GILBERTSON, Chief Justice, (dissenting).
[¶26.] I respectfully dissent. I would reverse the lower court on Issue 2. I would hold the trial court erred when it granted partial summary judgment to Olesens, holding City's operation of food service at the municipal bar was an ultra vires act.
[¶27.] An express grant of authority from the legislature "includes those incidental or implied powers that are necessary to enable a municipality to perform the function authorized." City of Rapid City v. Rensch, 77 S.D. 242, 246, 90 N.W.2d 380, 383 (1958) (citation omitted). A municipality is vested with discretion as to how it exercises specific powers conferred upon it by the legislature, as long as the methods employed are not limited by either the state constitution or the legislature itself. Robbins v. Rapid City, 71 S.D. 171, 176, 23 N.W.2d 144, 147 (1946) (citation omitted). Municipalities are precluded from engaging in ultra vires acts for which there is no antecedent legislative authority. Ericksen v. City of Sioux Falls, 70 S.D. 40, 53, 14 N.W.2d 89, 95 (1944).
[¶28.] "Our Court has a history of not interfering with municipal governments unless their actions are palpably arbitrary, unreasonable, or beyond their authority." City of Marion v. Schoenwald, 2001 SD 95, ¶ 7, 631 N.W.2d 213, 216 (citations omitted). We have on several occasions upheld a municipality's incidental acts exercised in the course of its express authority. See Snow Land, Inc. v. City of Brookings, 282 N.W.2d 607, 608 (S.D.1979) (holding municipality's express authority to prohibit all Sunday liquor sales under SDCL 35-6-30 included implied authority to also ban low-point beer Sunday sales, despite state's proscription under SDCL 35-4-81 which prohibited sales of low-point beer sales on Sunday between certain hours); City of Vermillion v. Hugener, 75 S.D. 106, 109, 59 N.W.2d 732, 734 (1953) (holding municipality had implied authority to enter into a long term contract to establish a golf course although state statute did not specifically grant authority to establish golf courses as public parks). Actions taken under a municipality's implied or incidental authority will be upheld when the actions have a basis in express authority and are reasonable, further the general law, and are not in conflict with the general law. Snow Land, Inc., 282 N.W.2d at 608.
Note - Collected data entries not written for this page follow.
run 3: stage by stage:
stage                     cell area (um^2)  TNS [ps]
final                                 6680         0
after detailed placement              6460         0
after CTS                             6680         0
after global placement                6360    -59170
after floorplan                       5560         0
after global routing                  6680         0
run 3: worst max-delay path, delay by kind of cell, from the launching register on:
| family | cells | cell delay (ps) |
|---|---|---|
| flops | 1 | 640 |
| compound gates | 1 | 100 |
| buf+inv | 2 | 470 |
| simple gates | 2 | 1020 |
`src/rtl/apb_gpio_ext.sv`:
```
// APB3 GPIO controller: per-pin direction, atomic set/clear outputs, synchronised and
// debounced inputs, and per-pin level/edge interrupts with write-one-to-clear status.
module apb_gpio_ext #(
    parameter int unsigned        IO_NUM  = 8,
    parameter int unsigned        DB_W    = 16,
    parameter logic [IO_NUM-1:0]  OUT_RST = {IO_NUM{1'b0}},
    parameter logic [IO_NUM-1:0]  DIR_RST = {IO_NUM{1'b0}}
) (
    input  logic              PCLK,
    input  logic              PRESET,
    input  logic              PSEL,
    input  logic              PENABLE,
    input  logic              PWRITE,
    input  logic [7:0]        PADDR,
    input  logic [31:0]       PWDATA,
    output logic [31:0]       PRDATA,
    output logic              PREADY,
    output logic              PSLVERR,
    input  logic [IO_NUM-1:0] GPIO_IN,
    output logic [IO_NUM-1:0] GPIO_OUT,
    output logic [IO_NUM-1:0] GPIO_OE,
    output logic [IO_NUM-1:0] INT,
    output logic              INT_OR
);

    localparam logic [5:0] A_DATA_OUT = 6'd0;
    localparam logic [5:0] A_OUT_SET  = 6'd1;
    localparam logic [5:0] A_OUT_CLR  = 6'd2;
    localparam logic [5:0] A_DIR      = 6'd3;
    localparam logic [5:0] A_DATA_IN  = 6'd4;
    localparam logic [5:0] A_INT_EN   = 6'd5;
    localparam logic [5:0] A_INT_MODE = 6'd6;
    localparam logic [5:0] A_INT_POL  = 6'd7;
    localparam logic [5:0] A_INT_BOTH = 6'd8;
    localparam logic [5:0] A_INT_STAT = 6'd9;
    localparam logic [5:0] A_DEBOUNCE = 6'd10;

    logic [IO_NUM-1:0] out_q, out_d, dir_q, dir_d;
    logic [IO_NUM-1:0] en_q, en_d, mode_q, mode_d, pol_q, pol_d, both_q, both_d;
    logic [IO_NUM-1:0] stat_q, stat_d;
    logic [DB_W-1:0]   db_q, db_d, div_q, div_d;
    logic [IO_NUM-1:0] s1_q, s1_d, s2_q, s2_d, h0_q, h0_d, h1_q, h1_d;
    logic [IO_NUM-1:0] filt_q, filt_d, prev_q, prev_d;

    logic [5:0]        word_s;
    logic              mapped_s;
    logic              wr_s;
    logic              db_wr_s;
    logic              tick_s;
    logic [31:0]       rd_s;
    logic [IO_NUM-1:0] wdata_s;
    logic [IO_NUM-1:0] w1c_s;
    logic [IO_NUM-1:0] agree_s;
    logic [IO_NUM-1:0] rise_s, fall_s, edge_ev_s, lvl_ev_s, ev_s;
    logic              unused_s;

    assign word_s   = PADDR[7:2];
    assign wdata_s  = PWDATA[IO_NUM-1:0];
    assign wr_s     = PSEL & PENABLE & PWRITE & mapped_s;
    assign db_wr_s  = wr_s & (word_s == A_DEBOUNCE);
    assign unused_s = ^{PADDR[1:0], PWDATA};

    // Address decode and read mux; write-only and unmapped words read zero.
    always_comb begin
        mapped_s = 1'b1;
        rd_s     = 32'h0000_0000;
        case (word_s)
            A_DATA_OUT: rd_s[IO_NUM-1:0] = out_q;
            A_OUT_SET:  rd_s = 32'h0000_0000;
            A_OUT_CLR:  rd_s = 32'h0000_0000;
            A_DIR:      rd_s[IO_NUM-1:0] = dir_q;
            A_DATA_IN:  rd_s[IO_NUM-1:0] = filt_q;
            A_INT_EN:   rd_s[IO_NUM-1:0] = en_q;
            A_INT_MODE: rd_s[IO_NUM-1:0] = mode_q;
            A_INT_POL:  rd_s[IO_NUM-1:0] = pol_q;
            A_INT_BOTH: rd_s[IO_NUM-1:0] = both_q;
            A_INT_STAT: rd_s[IO_NUM-1:0] = stat_q;
            A_DEBOUNCE: rd_s[DB_W-1:0] = db_q;
            default:    mapped_s = 1'b0;
        endcase
    end

    // APB response: read data and error are forced quiet while reset is held.
    always_comb begin
        if (PSEL & ~PWRITE & ~PRESET) begin
            PRDATA = rd_s;
        end else begin
            PRDATA = 32'h0000_0000;
        end
        PSLVERR = PSEL & PENABLE & ~mapped_s & ~PRESET;
        PREADY  = 1'b1;
    end

    // Register write decode; the status clear mask is applied later against new events.
    always_comb begin
        out_d  = out_q;
        dir_d  = dir_q;
        en_d   = en_q;
        mode_d = mode_q;
        pol_d  = pol_q;
        both_d = both_q;
        db_d   = db_q;
        w1c_s  = {IO_NUM{1'b0}};
        if (wr_s) begin
            case (word_s)
                A_DATA_OUT: out_d  = wdata_s;
                A_OUT_SET:  out_d  = out_q | wdata_s;
                A_OUT_CLR:  out_d  = out_q & ~wdata_s;
                A_DIR:      dir_d  = wdata_s;
                A_INT_EN:   en_d   = wdata_s;
                A_INT_MODE: mode_d = wdata_s;
                A_INT_POL:  pol_d  = wdata_s;
                A_INT_BOTH: both_d = wdata_s;
                A_INT_STAT: w1c_s  = wdata_s;
                A_DEBOUNCE: db_d   = PWDATA[DB_W-1:0];
                default:    out_d  = out_q;
            endcase
        end else begin
            w1c_s = {IO_NUM{1'b0}};
        end
    end

    // Shared debounce divider: ticks when the count reaches DEBOUNCE, restarts on a write.
    always_comb begin
        tick_s = (div_q == db_q);
        if (db_wr_s) begin
            div_d = {DB_W{1'b0}};
        end else if (tick_s) begin
            div_d = {DB_W{1'b0}};
        end else begin
            div_d = div_q + DB_W'(1'b1);
        end
    end

    // Synchroniser and filter: a level must be seen on three consecutive ticks.
    always_comb begin
        s1_d    = GPIO_IN;
        s2_d    = s1_q;
        agree_s = ~(h1_q ^ h0_q) & ~(h0_q ^ s2_q);
        if (tick_s) begin
            h0_d   = s2_q;
            h1_d   = h0_q;
            filt_d = (filt_q & ~agree_s) | (s2_q & agree_s);
        end else begin
            h0_d   = h0_q;
            h1_d   = h1_q;
            filt_d = filt_q;
        end
        prev_d = filt_q;
    end

    // Interrupt events; a new event outranks a same-cycle clear so held levels stay set.
    always_comb begin
        rise_s    = filt_q & ~prev_q;
        fall_s    = ~filt_q & prev_q;
        edge_ev_s = (both_q & (rise_s | fall_s))
                  | (~both_q & ((pol_q & rise_s) | (~pol_q & fall_s)));
        lvl_ev_s  = ~(filt_q ^ pol_q);
        ev_s      = (mode_q & edge_ev_s) | (~mode_q & lvl_ev_s);
        stat_d    = (stat_q & ~w1c_s) | (ev_s & en_q);
    end

    // State registers.
    always_ff @(posedge PCLK or posedge PRESET) begin
        if (PRESET) begin
            out_q  <= OUT_RST;
            dir_q  <= DIR_RST;
            en_q   <= {IO_NUM{1'b0}};
            mode_q <= {IO_NUM{1'b0}};
            pol_q  <= {IO_NUM{1'b0}};
            both_q <= {IO_NUM{1'b0}};
            stat_q <= {IO_NUM{1'b0}};
            db_q   <= {DB_W{1'b0}};
            div_q  <= {DB_W{1'b0}};
            s1_q   <= {IO_NUM{1'b0}};
            s2_q   <= {IO_NUM{1'b0}};
            h0_q   <= {IO_NUM{1'b0}};
            h1_q   <= {IO_NUM{1'b0}};
            filt_q <= {IO_NUM{1'b0}};
            prev_q <= {IO_NUM{1'b0}};
        end else begin
            out_q  <= out_d;
            dir_q  <= dir_d;
            en_q   <= en_d;
            mode_q <= mode_d;
            pol_q  <= pol_d;
            both_q <= both_d;
            stat_q <= stat_d;
            db_q   <= db_d;
            div_q  <= div_d;
            s1_q   <= s1_d;
            s2_q   <= s2_d;
            h0_q   <= h0_d;
            h1_q   <= h1_d;
            filt_q <= filt_d;
            prev_q <= prev_d;
        end
    end

    assign GPIO_OUT = out_q;
    assign GPIO_OE  = dir_q;
    assign INT      = stat_q & en_q;
    assign INT_OR   = |INT;

endmodule
```
`config.mk`:
```
export PLATFORM = sky130hd
export DESIGN_NAME = apb_gpio_ext
export DESIGN_NICKNAME = d
export VERILOG_FILES = /design/src/rtl/apb_gpio_ext.sv
export SDC_FILE = /design/constraint.sdc
export NUM_CORES = 1
export LEC_CHECK = 0
export BUFFER_PORTS_ARGS = -buffer_cell sky130_fd_sc_hd__buf_2
export CORE_AREA = 4 4 139 108
export DETAILED_ROUTE_END_ITERATION = 10
export DIE_AREA = 0 0 143 112
export GPL_ROUTABILITY_DRIVEN = 0
export GPL_TIMING_DRIVEN = 0
export PLACE_DENSITY = 0.67
export SLEW_MARGIN = 20
export SYNTH_ARGS = -nofsm -noshare
export SYNTH_HDL_FRONTEND = slang
export SYNTH_SLANG_ARGS = --single-unit
```
`constraint.sdc`:
```
create_clock -name PCLK -period 5.1 [get_ports PCLK]
set_input_delay 0.765 -clock PCLK [delete_from_list [all_inputs] [get_ports PCLK]]
set_output_delay 0.765 -clock PCLK [all_outputs]
set_load 0.03 [all_outputs]
```
==> metrics <==
fin nets between 700 and 800; min Tclk post-route 4.10 ns; gr usage total between 20 and 25%; top cell type's share of synthesized area 50.6%; Crit path required time 4.34 ns; RSZ-0062 raised after global routing no; post-CTS setup repair buffer count 0; CP arrival around 3.3 ns; Initial Util 49.6%; sw frac a little under a third; FF-to-FF setup slack around 2.4 ns; Clock Latency Late Sink about 0.42 ns; CTS tree built; Synth Cell Area between 6000 and 7000 um^2; slowest CP cell nor2_1; I/O Pins ~110; vias per cell between 5 and 6; Crit path max-delay family simple AND/OR/NAND/NOR gates; antenna violations before repair 0; worst slew pin tran 1.01 ns; DRT Pass-1 Iters 5; yosys warns 0; highest routed layer met4; Internal Power 2.32 mW; die height ~110 um; synthesized flop and latch total ~140; Seq pwr share a little over two fifths; Final TNS setup 0 ns; worst setup path class in2out; Psw 1.02 mW; Die ar. between 15000 and 20000 um^2; core area about 14000 um^2; ANT nets after route 0; CP Cell Sequence buf_2 -> buf_6 -> or4b_1 -> clkbuf_1 -> nor2_1 -> a22oi_1 -> a31oi_1 -> buf_2; row count 37; PortBufs 74; Max-Cap Viols 0; non-filler instance count after layout approximately 880; largest net degree at the start of global routing 31; routed wire length ~17000 um; Final Hold Viols 0; PwrDens a little over 400 nW/um^2; Mapped Cells 580; total grt overflow 0; Synth cell types between 40 and 50; part of the power in the clock network 37.8%; crit path max fanout 10; post_cts resized 0; Syn Area/Cell 11.6 um^2; reg2reg path depth 7; drt wl/cell roughly 20 um; area delta synth->final 20.2%; highest clock rate about 0.24 GHz; CP peak stage delay 0.80 ns; multi-input logic area approximately 3100 um^2; CP startpoint kind input pin; Hold Path End s2_q[0]; drt initial violations ~360; clock sink total around 140; FF+latch area between 3000 and 4000 um^2; most frequent cells in the layout 136 x dfrtp_1, 81 x buf_2, 80 x mux2_2, 47 x nand2_1, 24 x o21ai_0; HP Class reg2reg; # fillers 1114; Setup crit end kind output pin; WHS roughly 0.35 ns; H-tree levels 4; Cells after DPL about 850; met3 wire len approximately 1700 um; Seq/Total Area, Yosys 50.6%; synth top area cells dfrtp_1 51%, mux2_2 13%, ha_1 3.2%; M1 WL approximately 7700 um; Inserted Clock Buffers 17; Met2 Routed Length about 7400 um; Final Max Tran Viols 0; die width 143 um; most common cell after layout, fill and taps aside dfrtp_1; routed via count about 5000; clock skew 0.00891 ns; vias in the first global route around 5200; Hold Startpoint s1_q[0]; crit-path most repeated cell buf_2; final setup fails 0; Final period util approximately four fifths; antenna cell count 0; LEAKAGE between 3 and 4 nW; CP bufs+invs 4; layout cell share with drive strength beyond 1 between 30% and 40%; r2r startpoint div_q[2]; maximum VDD drop approximately 0.29 mV; CTS max path bufs 2; status finished clean; hold depth 0; global-route wire length before repair roughly 27000 um; cell type with the largest total area after synthesis dfrtp_1; Rel. slew slack around 33%; logic gate share of total power about a fifth; drc violations 0; hold_buf cts 0; root buf cell clkbuf_16; clock transition at the registers of the reported paths about 0.060 ns; HPWL after DPL roughly 12000 um
## worst register-to-register path, cell delays in order (launching register included)
cell	delay (ns)
dfrtp_1	0.32
clkbuf_1	0.26
xnor2_1	0.16
nand4_1	0.12
nor4_1	0.85
clkbuf_1	0.64
nand4_1	0.19
o211ai_1	0.12
## flip-flops by register name (all words and copies together) (netlist names), named ones only
signal    flops
h0_q          8
pol_q         8
GPIO_OE       8
en_q          8
prev_q        8
GPIO_OUT      8
mode_q        8
db_q         16
s2_q          8
stat_q        8
both_q        8
h1_q          8
s1_q          8
div_q        16
## synthesized netlist by cell type (all sizes together)
cell     count
xor2        17
nand3       10
ha          17
mux2        80
dfrtp      136
nand2       49
nor3         6
nand2b       2
buf         26
or4          4
nor3b        2
o311ai       1
nor2b        9
a222oi       8
nor2        22
nor4         3
a211o        1
or2          1
o31ai        8
conb         2
and4         2
or4b         1
a2111oi      1
a21o         2
inv         20
mux2i        8
a22oi       16
o21ai       24
or3          2
a31oi        8
a21oi        1
a22o         8
nand4       15
and2        17
and3         2
a211oi       1
clkbuf      10
o211ai      16
nor4b        1
xnor2       21
## routing by layer
layer / vias to the layer above / GRT usage [%]
met5: - / 0
met4: 0 / 8.80
met1: 2462 / 31.2
met2: 235 / 31.8
li1: 2288 / -
met3: 39 / 7.77
## power by group through the flow
stage / registers (mW) / clock network, mW / logic [mW]
final: 1.41 / 1.26 / 0.667
after global routing: 1.44 / 1.33 / 0.744
after CTS: 1.41 / 1.28 / 0.675
after detailed placement: 1.42 / 0 / 0.671
after global placement: 1.41 / 0 / 0.631
after floorplan: 1.39 / 0 / 0.486
## per-stage QoR
stage	total power [mW]	setup slack [ns]	utilization [%]	area, um^2
global placement	2.04	0.0254	54.3	7370
floorplan	1.88	1.01	-	6780
CTS	3.36	1.12	59.6	8080
finish	3.34	0.999	59.6	8080
global route	3.51	0.892	59.6	8080
detailed placement	2.09	1.18	55.1	7480
## cell type report
class | instances | area share [%]
tap | 175 | 2.71
buffer | 36 | 2.76
inverter | 20 | 0.976
clock inverter | 14 | 2.15
timing repair buffer | 79 | 5.64
sequential | 136 | 42.1
multi-input combinational | 403 | 38.3
clock buffer | 18 | 5.31
## kinds of logic (layout without fill, tap and decap cells)
family	Yosys count	in the layout	share of synthesized area, %
fa+ha+maj	17	17	3.16
other cells	2	17	0.112
xor+xnor	38	38	4.95
buf+inv	56	167	4.43
mux	88	88	14.6
compound gates	95	95	10.3
flops	136	136	50.6
simple gates	148	148	11.8
## worst max-delay path by stage
stage / endpoint / from / slack (ns) / depth (start not counted)
after floorplan: PSLVERR / PRESET / 1.01 / 2
after global placement: PSLVERR / PRESET / 0.03 / 4
after detailed placement: PRDATA[7] / PADDR[5] / 1.18 / 8
after CTS: PRDATA[0] / PADDR[5] / 1.12 / 8
after global routing: PRDATA[7] / PADDR[5] / 0.89 / 8
final: PRDATA[0] / PADDR[5] / 1.0 / 8
No activity file was read; power rests on OpenSTA's default activity.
[¶29.] City's express authority to operate the municipal bar is granted under SDCL 9-29-6, which provides: "Every municipality shall have powers to engage in retailing alcoholic beverages as provided in Title 35." The issue of incidental food
[¶ 30.] Today the Court bases its decision on a nineteenth century rule of law known as "Dillon's Rule." At one time earlier in its history, South Dakota did follow such a rule.
Ex parte McAlpine, 47 S.D. 472, 474-75, 199 N.W. 478, 479 (1924). See also Rensch, 77 S.D. 242, 90 N.W.2d 380; Ericksen, 70 S.D. 40, 14 N.W.2d at 89. However in Snow Land this Court specifically rejected this ancient doctrine. 282 N.W.2d 607. Snow Land is factually similar in that it deals with the authority of a municipality to regulate the sale of alcoholic beverages. The Court fails to follow Snow Land and does not say why it opts to return South Dakota to the mid-nineteenth century.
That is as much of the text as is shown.